Every time a cell divides — and the cells lining your gut do it every two to three days, your skin cells every two to three weeks — it performs one of the most demanding operations in all of molecular biology. It copies the entire genome, verifies the copy, condenses the chromosomes, aligns them precisely, and splits them between two daughter cells. NAD+-dependent enzymes participate at multiple checkpoints in that process — monitoring fidelity, repairing errors, and governing the chromatin changes that make chromosome segregation possible.
I
What happens in the hour
a cell divides.
Cell division — mitosis — is often described in textbooks as a sequence of phases with Latin names. What those names encode is something far more astonishing: a process in which a cell the size of a few micrometers accurately copies approximately three billion base pairs of DNA, condenses two meters of chromatin into 46 tightly organized chromosomes, builds a molecular machine (the spindle apparatus) that pulls those chromosomes apart with nanometer precision, and distributes them equally between two daughter cells — all within approximately one hour.
The fidelity required is staggering. The DNA polymerase that copies the genome makes approximately one error per billion base pairs copied — an error rate so low that it would be the envy of any human engineering system. The spindle checkpoint, which prevents chromosome separation until every chromosome is properly attached, can detect a single unattached kinetochore among the 92 that must be correctly engaged before the cell is permitted to proceed. The surveillance systems that monitor this process are not passive observers — they are active molecular machines that pause, correct, and in some cases abort the division if the fidelity requirements are not met.

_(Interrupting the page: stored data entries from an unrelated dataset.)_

What follows belongs to an exercise in optimizing a design on an open flow for a short achievable clock period and few clock cycles; a production flow would make more cautious choices. The RTL was checked by simulation tests, not by an equivalence proof against the original design. Power is estimated from default activity; no workload was simulated.

### design/flow/run.sh
#!/bin/bash
# synth_recipe.tcl (not shown) runs the flow's synth.tcl, then flattens the netlist and writes it again
# the make line also repeats each setting of config.mk as NAME=value (left out here)
make -C /OpenROAD-flow-scripts/flow DESIGN_CONFIG=/design/flow/config.mk WORK_HOME=/design/flow/orfs CLKGATE_MAP_FILE= SYNTH_SCRIPT=/design/flow/synth_recipe.tcl finish
### design/flow/constraint.sdc
create_clock -name core_clock -period 18.0 [get_ports {clk}]
set_input_delay 3.6000 -clock core_clock [delete_from_list [all_inputs] [get_ports {clk}]]
set_output_delay 3.6000 -clock core_clock [all_outputs]
set_load 0.01 [all_outputs]
### design/flow/config.mk
export PLATFORM = sky130hd
export DESIGN_NAME = reuleaux
export DESIGN_NICKNAME = reuleaux
export VERILOG_FILES = /design/flow/design.v
export SDC_FILE = /design/flow/constraint.sdc
export NUM_CORES = 4
export LEC_CHECK = 0
export ABC_CLOCK_PERIOD_IN_PS = 4000
export CAP_MARGIN = 20
export CORE_MARGIN = 2
export CORE_UTILIZATION = 40
export SLEW_MARGIN = 20
### design/flow/design.v
module reuleaux(input logic clk, input logic rst_n, input logic [2:0] colour,
                input logic [7:0] centre_x, input logic [6:0] centre_y, input logic [7:0] diameter,
                input logic start, output logic done,
                output logic [7:0] vga_x, output logic [6:0] vga_y,
                output logic [2:0] vga_colour, output logic vga_plot);
     localparam int F = 8;    
     logic [7:0] p_cx, p_d;
     logic [6:0] p_cy;
     logic [7:0] b_x1, b_x2, b_x3, b_y1;
     logic [7:0] ox, oy;
     logic signed [10:0] crit, c_a, c_b;
     logic stepping;
     logic [2:0][3:0][7:0] cx_r;
     logic [1:0][3:0][7:0] cy_r;
     logic clearing, ld, busy;
     logic [7:0] clr_x;
     logic [6:0] clr_y;
     logic [23:0] h_m;
     logic [7:0]  h_ox, h_oy;
     logic [23:0] f_m  [F];
     logic [7:0]  f_ox [F];
     logic [7:0]  f_oy [F];
     logic [2:0]  f_rd, f_wr;
     logic [3:0]  f_n;
     logic [7:0] n_x1, n_x2;
     logic [6:0] n_y1;
     always_comb begin
          n_x1 = p_cx + 8'((9'(p_d) + 9'd1) >> 1);
          n_x2 = p_cx - (p_d >> 1);
          n_y1 = p_cy + 7'(p_d * 7'd74);
     end
     logic act, adv, push, dec;
     logic [23:0] vis, m_step;
     logic [7:0] dup;
     always_comb begin
          act = stepping && (oy <= ox);
          adv = act && (f_n != 4'(F));
          dec = (crit > 0);
          for (int k = 0; k < 3; k++) begin
               logic [7:0] xs [8];
               logic [7:0] ys [8];
               logic [7:0] lo, hi;
               logic r;
               r = (k == 2);
               xs[0] = cx_r[k][0]; ys[0] = cy_r[r][0];
               xs[1] = cx_r[k][2]; ys[1] = cy_r[r][2];
               xs[2] = cx_r[k][3]; ys[2] = cy_r[r][2];
               xs[3] = cx_r[k][1]; ys[3] = cy_r[r][0];
               xs[4] = cx_r[k][1]; ys[4] = cy_r[r][1];
               xs[5] = cx_r[k][3]; ys[5] = cy_r[r][3];
               xs[6] = cx_r[k][2]; ys[6] = cy_r[r][3];
               xs[7] = cx_r[k][0]; ys[7] = cy_r[r][1];
               lo = (k == 1) ? b_x3 : b_x2;
               hi = (k == 0) ? b_x3 : b_x1;
               for (int o = 0; o < 8; o++) begin
                    if (k == 2)
                         vis[8*k+o] = xs[o] < 8'd160 && ys[o] < 8'd120 && xs[o] >= lo && xs[o] <= hi
                                      && ys[o] >= b_y1;
                    else
                         vis[8*k+o] = xs[o] < 8'd160 && ys[o] < 8'd120 && xs[o] >= lo && xs[o] <= hi
                                      && ys[o] <= b_y1 && ys[o] >= 8'd23;
               end
          end
          dup = 8'd0;
          if (oy == 8'd0) dup = dup | 8'b1101_0100;
          if (ox == oy)   dup = dup | 8'b1010_1010;
          m_step = vis & ~{dup, dup, dup};
          push = adv && (m_step != 24'd0);
     end
     always_ff @(posedge clk) begin
          if (ld) begin
               b_x1 <= n_x1; b_x2 <= n_x2; b_x3 <= p_cx; b_y1 <= {1'b0, n_y1};
               ox <= p_d;
               oy <= 8'd0;
               crit <= 11'sd1 - 11'(p_d);
               c_a <= 11'sd3;
               c_b <= (p_d == 8'd0) ? -11'sd507 : 11'sd5 - 11'(2 * p_d);
               cx_r[0] <= {n_x1, n_x1, n_x2, n_x1 + p_d};
               cx_r[1] <= {n_x2, n_x2, n_x2 - p_d, n_x1};
               cx_r[2] <= {p_cx, p_cx, p_cx - p_d, p_cx + p_d};
               cy_r[0] <= {{1'b0, n_y1} - p_d, {1'b0, n_y1} + p_d, {1'b0, n_y1}, {1'b0, n_y1}};
               cy_r[1] <= {8'd23 - p_d, 8'd23 + p_d, 8'd23, 8'd23};
          end else if (adv) begin
               ox <= ox - 8'(dec);
               oy <= oy + 8'd1;
               crit <= crit + (dec ? c_b : c_a);
               c_a <= c_a + 11'sd2;
               c_b <= c_b + (dec ? 11'sd4 : 11'sd2);
               for (int k = 0; k < 3; k++) begin
                    cx_r[k][0] <= cx_r[k][0] - 8'(dec);
                    cx_r[k][1] <= cx_r[k][1] + 8'(dec);
                    cx_r[k][2] <= cx_r[k][2] + 8'd1;
                    cx_r[k][3] <= cx_r[k][3] - 8'd1;
               end
               for (int r = 0; r < 2; r++) begin
                    cy_r[r][0] <= cy_r[r][0] + 8'd1;
                    cy_r[r][1] <= cy_r[r][1] - 8'd1;
                    cy_r[r][2] <= cy_r[r][2] - 8'(dec);
                    cy_r[r][3] <= cy_r[r][3] + 8'(dec);
               end
          end
     end
     logic [23:0] low, rest;
     logic take, f_any, byp;
     logic [7:0] e_x, e_y;
     always_comb begin
          low = h_m & (~h_m + 24'd1);
          rest = h_m & ~low;
          take = (rest == 24'd0);           
          f_any = (f_n != 4'd0);
          byp = take && !f_any;             
          e_x = 8'd0; e_y = 8'd0;
          for (int k = 0; k < 3; k++) begin
               logic [7:0] c, cy;
               logic [7:0] xa, xb, xc, xd, ya, yb, yc, yd;
               c = (k == 0) ? b_x1 : (k == 1) ? b_x2 : b_x3;
               cy = (k == 2) ? 8'd23 : b_y1;
               xa = c + h_ox; xb = c - h_ox; xc = c + h_oy; xd = c - h_oy;
               ya = cy + h_oy; yb = cy - h_oy; yc = cy + h_ox; yd = cy - h_ox;
               e_x = e_x | ({8{low[8*k+0] | low[8*k+7]}} & xa) | ({8{low[8*k+3] | low[8*k+4]}} & xb)
                         | ({8{low[8*k+1] | low[8*k+6]}} & xc) | ({8{low[8*k+2] | low[8*k+5]}} & xd);
               e_y = e_y | ({8{low[8*k+0] | low[8*k+3]}} & ya) | ({8{low[8*k+4] | low[8*k+7]}} & yb)
                         | ({8{low[8*k+1] | low[8*k+2]}} & yc) | ({8{low[8*k+5] | low[8*k+6]}} & yd);
          end
     end
     always_ff @(posedge clk) begin
          if (take) begin
               if (f_any) begin
                    h_m <= f_m[f_rd]; h_ox <= f_ox[f_rd]; h_oy <= f_oy[f_rd];
               end else begin
                    h_m <= push ? m_step : 24'd0; h_ox <= ox; h_oy <= oy;
               end
          end else begin
               h_m <= rest;
          end
          if (push && !byp) begin
               f_m[f_wr] <= m_step; f_ox[f_wr] <= ox; f_oy[f_wr] <= oy;
          end
          if (!rst_n) h_m <= 24'd0;
     end
     always_ff @(posedge clk) begin
          if (clearing) begin
               p_cx <= 8'd80; p_cy <= 7'd60; p_d <= 8'd80;
          end else if (done) begin
               p_cx <= centre_x; p_cy <= centre_y; p_d <= diameter;
          end
     end
     always_ff @(posedge clk) begin
          vga_colour <= clearing ? 3'd0 : colour;
          if (clearing) begin
               vga_x <= clr_x; vga_y <= clr_y;
          end else begin
               vga_x <= e_x; vga_y <= e_y[6:0];
          end
     end
     always_ff @(posedge clk) begin
          if (!rst_n) begin
               done <= 1'b0;
               vga_plot <= 1'b0;
               clearing <= 1'b1;
               clr_x <= 8'd0;
               clr_y <= 7'd0;
               ld <= 1'b0;
               busy <= 1'b0;
               stepping <= 1'b0;
               f_n <= 4'd0;
               f_rd <= 3'd0;
               f_wr <= 3'd0;
          end else begin
               vga_plot <= clearing || (h_m != 24'd0);
               f_n <= f_n + 4'(push && !byp) - 4'(take && f_any);
               if (push && !byp) f_wr <= f_wr + 3'd1;
               if (take && f_any) f_rd <= f_rd + 3'd1;
               if (clearing) begin
                    if (clr_y == 7'd119) begin
                         clr_y <= 7'd0;
                         clr_x <= clr_x + 8'd1;
                         if (clr_x == 8'd159) begin
                              clearing <= 1'b0;
                              ld <= 1'b1;
                              busy <= 1'b1;
                         end
                    end else begin
                         clr_y <= clr_y + 7'd1;
                    end
               end
               if (done && start) begin
                    done <= 1'b0;
                    ld <= 1'b1;
                    busy <= 1'b1;
               end
               if (ld) begin
                    ld <= 1'b0;
                    stepping <= 1'b1;
               end else if (stepping && !act) begin
                    stepping <= 1'b0;
               end
               if (busy && !ld && !act && f_n == 4'd0 && h_m == 24'd0) begin
                    busy <= 1'b0;
                    done <= 1'b1;
               end
          end
     end
endmodule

NAD+ and the enzymes that depend on it participate in this process in specific, documented ways. PARP1 — the primary DNA damage response enzyme — monitors the DNA for strand breaks during and immediately after replication, consuming NAD+ to build repair scaffolds wherever damage is detected. SIRT2 — the cytoplasmic sirtuin that translocates to the nucleus during mitosis — deacetylates histone H4K20ac in an NAD+-dependent reaction that helps govern the chromatin compaction and chromosome segregation fidelity of the dividing cell. These are not peripheral functions. They are part of the core quality-control apparatus that makes accurate cell division possible.
The spindle checkpoint
can detect a single unattached
kinetochore out of 92.
The cell will not divide
until every chromosome
is correctly aligned.
The Phases of Division
What happens in each phase —
and where NAD+-dependent enzymes are active.

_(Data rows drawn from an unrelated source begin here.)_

What follows belongs to an exercise in optimizing a design on an open flow for small area, a short achievable clock period and few clock cycles per item; a production flow would make more cautious choices.
RTL that was checked went through simulation tests only; none was proved equivalent to the original.
The flow treats the clock pin as an ideal source. Dropping or thinning the clock tree relies on that and would not hold on a real chip.

## automaton
module automaton(
    input               clk,
    input               rst,
    input      [31:0]   rule,
    output reg [5:0]    row,
    output reg [5:0]    col,
    output reg          world_we,
    input               world_in,
    output reg          world_out,
    output reg          update_done);
    reg [17:0] sr;          
    reg [63:0] st;          
    reg        c0, c1;      
    reg        halo;        
    reg        first;       
    wire       is_read = ~world_we;
    wire [2:0] s_ = row[5:3];
    wire [2:0] j_ = row[2:0];
    wire       rh = is_read & halo;             
    wire       rd = is_read & ~halo;            
    wire       col0  = (col == 6'd0);
    wire       col63 = (col == 6'd63);
    wire       j7 = (j_ == 3'd7);
    wire [2:0] sd = rh ? (col63 ? 3'd0 : 3'd7) : {2'b00, j7} + {2'b00, ~is_read & col63};
    wire [5:0] nr_row = {s_ + sd, rh ? j_ : j_ + 3'd1};
  ...
Size in the first run: ~340 cells after synthesis, ~100 flip-flops, roughly 50 I/O pins, ~4200 µm² of cells after synthesis.
==> module automaton, before the edit <==
module automaton(
    input               clk,
    input               rst,
    input      [31:0]   rule,
    output reg [5:0]    row,
    output reg [5:0]    col,
    output reg          world_we,
    input               world_in,
    output reg          world_out,
    output reg          update_done);
    reg [17:0] sr;          
    reg [63:0] st;          
    reg        c0, c1;      
    reg        halo;        
    reg        first;       
    wire       is_read = ~world_we;
    wire [2:0] s_ = row[5:3];
    wire [2:0] j_ = row[2:0];
    wire       rh = is_read & halo;             
    wire       rd = is_read & ~halo;            
    wire       col0  = (col == 6'd0);
    wire       col63 = (col == 6'd63);
    wire       j7 = (j_ == 3'd7);
    wire [2:0] sd = rh ? (col63 ? 3'd0 : 3'd7) : {2'b00, j7} + {2'b00, ~is_read & col63};
    wire [5:0] nr_row = {s_ + sd, rh ? j_ : j_ + 3'd1};
    wire [5:0] nr_col = col + {5'd0, ~rd};
    wire       nr_halo = ~rh & j7;
    wire       mW    = rd ? (col == 6'd1) : col0;              
    wire       mN    = rh & (s_ == 3'd1);
    wire       mS    = ~rh & (j_ == 3'd6) & ((rd & col0) ? (s_ == 3'd0) : (s_ == 3'd7));
    wire       tS = is_read ? sr[6]  : sr[7];
    wire       tC = is_read ? sr[7]  : sr[8];
    wire       tN = is_read ? sr[8]  : sr[9];
    wire       tW = is_read ? sr[16] : sr[17];
    wire       bN = (rh ? st[63] : tN) & ~mN;
    wire       bW = tW & ~mW;
    wire       bS = tS & ~mS;
    wire       n0, n1;
    automaton_rule lut(.rule(rule), .idx({bN, bW, tC, bS}), .n0(n0), .n1(n1));
    wire       valid = ~halo & ~(first & col0);
    wire       ch0 = valid & (c0 ^ sr[8]);
    wire       ch1 = valid & ((col0 ? c0 : c1) ^ sr[8]);
    wire [5:0] wr_row = {col0 ? s_ - 3'd1 : s_, j_};
    wire       do_wr;
    wire [5:0] n_row, n_col;
    wire       n_halo;
    automaton_pick pick(.world_in(world_in), .ch0(ch0), .ch1(ch1),
                        .is_read(is_read & ~rst),
                        .wr({wr_row, col - 6'd1, 1'b0}),
                        .rd(rst ? 13'd0 : {nr_row, nr_col, nr_halo}),
                        .do_wr(do_wr), .nxt({n_row, n_col, n_halo}));
    always @(posedge clk) begin
        if (is_read)
            sr <= {sr[16:0], world_in};
        if (is_read & halo)
            st <= {st[62:0], sr[0]};
        world_out <= ~sr[8];
        row <= n_row;
        col <= n_col;
        halo <= n_halo;
        world_we <= do_wr;
        c0 <= n0;
        c1 <= n1;
        if (rst) begin
            first <= 1'b1;
            update_done <= 1'b0;
        end else begin
            first <= first & col0;
            update_done <= is_read & halo & ~first & (row == 6'd8) & (col == 6'd0);
        end
    end
endmodule
Settings: LEC_CHECK=0, ABC_AREA=1, CAP_MARGIN=20, CORE_MARGIN=2, CORE_UTILIZATION=50, GPL_ROUTABILITY_DRIVEN=1, GPL_TIMING_DRIVEN=1, PLACE_DENSITY=0.6, SLEW_MARGIN=20, SYNTH_HIERARCHICAL=1; clock period 10.0 ns.
standard.sh (not shown) runs the stock make flow with config.mk's settings and CLKGATE_MAP_FILE= SYNTH_SCRIPT=/design/flow/synth_recipe.tcl, a recipe that flattens the netlist after the stock synthesis.
==> flow/flow/run.sh <==
#!/bin/bash
set -euo pipefail
bash standard.sh SYNTH_SCRIPT=$(pwd)/flow/synth_own.tcl SETUP_SLACK_MARGIN=7.25 BUFFER_PORTS_ARGS="-buffer_cell sky130_fd_sc_hd__buf_1" PRE_CTS_TCL=$(pwd)/flow/own_cts.tcl  finish > standard.log 2>&1
Other scripts of this flow, unchanged in this note and not shown: flow/flow/abc_own.script, flow/flow/own_cts.tcl, flow/flow/synth_own.tcl
Testbench counts at the start, summed over its fixed seeds: cycles 2,499,633, generations 384.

The genome is copied — all three billion base pairs — and PARP monitors for replication-associated damage throughout
S phase (synthesis phase) is when DNA replication occurs. The cell unwinds the double helix at hundreds of replication origins distributed across the genome, and DNA polymerase copies each strand with extraordinary fidelity. The cell's NAD+-consuming DNA damage response is particularly active during S phase — replication fork stalling, single-strand gaps, and oxidative damage all trigger PARP1 and PARP2 activity, which consume NAD+ to build poly(ADP-ribose) scaffolds that recruit repair factors to the damage site. The level of PARP-mediated NAD+ consumption during active DNA replication is substantially higher than in resting cells, reflecting the increased demand placed on repair systems by the replication process.

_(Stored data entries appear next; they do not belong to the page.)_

This design comes from an exercise in tuning for small area and a short achievable clock period on the open sky130 flow, not from production work. Function was checked by simulation only, so behaviour that the tests miss may differ from the original.

==> flow/design.v, too long to show whole: its modules and the start of the top module <==
// module ROTATING_VECTORING: 5205 lines
// module addc0: 20 lines
// module sub01: 23 lines
module ROTATING_VECTORING(clk,xi,yi,xf,yf);
  // ...
==> flow/flow/run.sh <==
#!/bin/bash
# Own layout flow: the standard ORFS flow, with timing repair aimed at a
# slack margin below the clock period and stronger port buffers.
set -euo pipefail
export SETUP_SLACK_MARGIN=8.6
export BUFFER_PORTS_ARGS="-buffer_cell sky130_fd_sc_hd__buf_2"
export CTS_ARGS="-sink_clustering_enable -repair_clock_nets -dont_use_dummy_load -sink_clustering_size 12 -sink_clustering_max_diameter 50 -buf_list {sky130_fd_sc_hd__clkbuf_4 sky130_fd_sc_hd__clkbuf_8}"
bash standard.sh > standard_flow.log 2>&1
==> flow/standard.sh <==
#!/bin/bash
# synth_recipe.tcl (not shown) runs the flow's synth.tcl, then flattens the netlist and writes it again
# the make line also repeats each setting of config.mk as NAME=value (left out here)
make -C /OpenROAD-flow-scripts/flow DESIGN_CONFIG=/design/flow/config.mk WORK_HOME=/design/flow/orfs CLKGATE_MAP_FILE= SYNTH_SCRIPT=/design/flow/synth_recipe.tcl "${@:-finish}"
==> flow/config.mk <==
export PLATFORM = sky130hd
export DESIGN_NAME = ROTATING_VECTORING
export DESIGN_NICKNAME = ROTATING_VECTORING
export VERILOG_FILES = /design/flow/design.v
export SDC_FILE = /design/flow/constraint.sdc
export NUM_CORES = 4
export LEC_CHECK = 0
export CAP_MARGIN = 20
export CORE_MARGIN = 2
export CORE_UTILIZATION = 40
export PLACE_DENSITY = 0.75
export SLEW_MARGIN = 20
export SYNTH_HIERARCHICAL = 1
==> flow/constraint.sdc <==
create_clock -name core_clock -period 12.0 [get_ports {clk}]
set_input_delay 2.4000 -clock core_clock [delete_from_list [all_inputs] [get_ports {clk}]]
set_output_delay 2.4000 -clock core_clock [all_outputs]
set_load 0.01 [all_outputs]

The cell verifies replication completeness and DNA integrity before committing to division — SIRT1 participates in the DNA damage checkpoint
G2 phase is the quality-control interval between DNA replication and division. The cell checks that replication is complete, that no significant DNA damage remains unrepaired, and that conditions are favorable for division. SIRT1 participates in this checkpoint through its role in p53 deacetylation — modulating the activity of the transcription factor that governs the DNA damage response and the decision to proceed with or pause division. Cells with significant unreplicated or damaged DNA are held at the G2/M checkpoint until the damage is resolved; cells that fail to repair catastrophic damage may be directed toward programmed cell death rather than completing division with a compromised genome.
Chromatin condenses into visible chromosomes — SIRT2 translocates to the nucleus and deacetylates H4K20ac to govern this compaction
At the onset of mitosis, the loosely organized chromatin of the interphase nucleus condenses into the tightly packaged chromosomes that are the recognizable form of the genome during division. This condensation requires specific histone modifications that change chromatin structure from its interphase accessibility state to the compact mitotic state. SIRT2 — normally cytoplasmic — translocates to the nucleus during this phase and deacetylates histone H4K20ac in an NAD+-dependent reaction. Loss of SIRT2 activity during mitosis is associated with abnormal mitotic progression and increased chromosomal instability, suggesting that this NAD+-dependent deacetylation event contributes to the accuracy of chromosome condensation and subsequent segregation.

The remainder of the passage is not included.